CMSC 341 Spring 2011
Project 4

Assigned

Tuesday, April 26, 2011

Due

11:59 pm on Wednesday May 11, 2011

Update

Wed. May 3, 2011

1.      The format of the sample output is a suggestion, you do NOT have to literally follow it.

If you choose to use your own format, please be sure to 1) report all required content

And 2) print in a way that is readable by OTHERS.

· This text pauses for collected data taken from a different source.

<file path="config.mk">
export PLATFORM = sky130hd
export DESIGN_NAME = uart_tx_arbiter_flat
export DESIGN_NICKNAME = d
export VERILOG_FILES = /design/src/rtl/uart_pkg.sv /design/src/rtl/uart_tx_arbiter_if.sv /design/src/rtl/uart_rr_picker.sv /design/src/rtl/uart_tx_arbiter.sv /design/src/flat_wrapper.sv
export SDC_FILE = /design/constraint.sdc
export NUM_CORES = 1
export LEC_CHECK = 0
export BUFFER_PORTS_ARGS = -buffer_cell sky130_fd_sc_hd__buf_2
export CAP_MARGIN = 20
export CORE_ASPECT_RATIO = 0.7
export CORE_MARGIN = 4
export CORE_UTILIZATION = 45
export CTS_CLUSTER_DIAMETER = 60
export DETAILED_ROUTE_END_ITERATION = 16
export GPL_ROUTABILITY_DRIVEN = 0
export PLACE_DENSITY = 0.81
export SLEW_MARGIN = 20
export SYNTH_ARGS = -nofsm -noshare
export SYNTH_HDL_FRONTEND = slang
export SYNTH_HIERARCHICAL = 1
export SYNTH_SLANG_ARGS = --single-unit
</file>
<file path="constraint.sdc">
create_clock -name clk -period 3.04 [get_ports clk]
set_clock_uncertainty 0.15 [all_clocks]
set_input_delay 0.152 -clock clk [delete_from_list [all_inputs] [get_ports clk]]
set_output_delay 0.152 -clock clk [all_outputs]
set_load 0.02 [all_outputs]
</file>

2.      See insertions (in read) in the section of Statistics to be collected for clarification.

 

Objectives

The purpose of this project is to give you some exposure to Hash Tables (HT) through a simple application that determines the frequencies of words appearing in a collection of text paragraphs. Time performance of HT operations will also be examined.


Description and Tasks

Word frequency analysis has many applications. For example, it can provide guidance for learning English (learn the 4000 most frequent words first). It can and help to determine if two text documents were written by the same person (compare the word frequency distributions of the two documents). In this project, you are asked to compute the frequencies of words appearing in a collection of text paragraphs using hash tables. These paragraphs, read from a text file, referred to as input file in this description, will first undergo some pre-processing in which punctuations and other special symbols will be removed and all capital letters changed to lower cases. Since some words, called stop words, such as articles, prepositions, pronouns, occur frequently but are not of great interest in many applications, they will be excluded from the word frequency calculation in this project. The list of words that are to be excluded is given in another text file, referred to as exclusion file. Words, after pre-processing, will first be checked against exclusion file. Those that are not excluded are inserted into a HT, and if a word is already in the table, its occurrence count will be increment by 1. HT is selected as the data structure because find and insert operations of HT are of O(1) time complexity, as long as the load factor is low. When the load factor for the current HT becomes too high, rehash shall occur and the size of the hash table is doubled. The process continues until all words in the input file are processed. You will also collect some statistics related to time performance.


Below are the specifics.

Pre-processing
A text paragraph, such as a news story from wire services or texts from web, often contains punctuations (e.g. , ; . ? ! "), special symbols (e.g, @ $ % -), and numerals (0, ..., 9). This pre-processing is to remove all such symbols from the text read from input file. Specifically, all symbol other than space and those in {A ,..., Z, a, ..., z} shall be removed. In addition, all capital cases are converted to lower cases. After the process, a text paragraph becomes a collection of sequences of lower case characters "a" through "z". We call such a sequence of characters a word. For example, the following paragraph

RALEIGH, N.C. – Rescue crews searched for survivors in wind-blasted landscapes Sunday in North Carolina. The spring storm, North Carolina's deadliest in two decades, spun off 62 tornadoes in that state alone Saturday night.

becomes

raleigh nc rescue crews searched for survivors in windblasted landscapes sunday in north carolina the spring storm north carolinas deadliest in two decades spun off tornadoes in that state alone saturday night

after this pre-processing. Note that string “62” is completely removed, and that strings “carolina” and “carolinas” are considered two distinct words in this project (more sophisticated pre-processor can remove the letter “s” from “carolinas”, thus making the two the same). 

 

Exclusion file

This file contains a list of words that are to be excluded from frequency analysis. They include articles, prepositions, pronouns and some others. Words in this file are also sequences of lower case characters a, …, z, separated by space(s).

 

Word frequency

The frequency of a word in the collection of texts is computed as the ratio of the number of occurrences of that word in the collection and the total number of occurrences of all words in the collection.  Here the collection of text should be understood as the input file after the pre-processing and having all excluded words removed.

Hash tables

Since every word read and pre-processed will be checked against the list of words in exclusion file before inserting into HT, it is more efficient if we store those excluded words in a hash table as well. Therefore, you will build two hash tables, one, HT0, to hold the words from the exclusion file, and another, HT1, for the rest of words read from the text.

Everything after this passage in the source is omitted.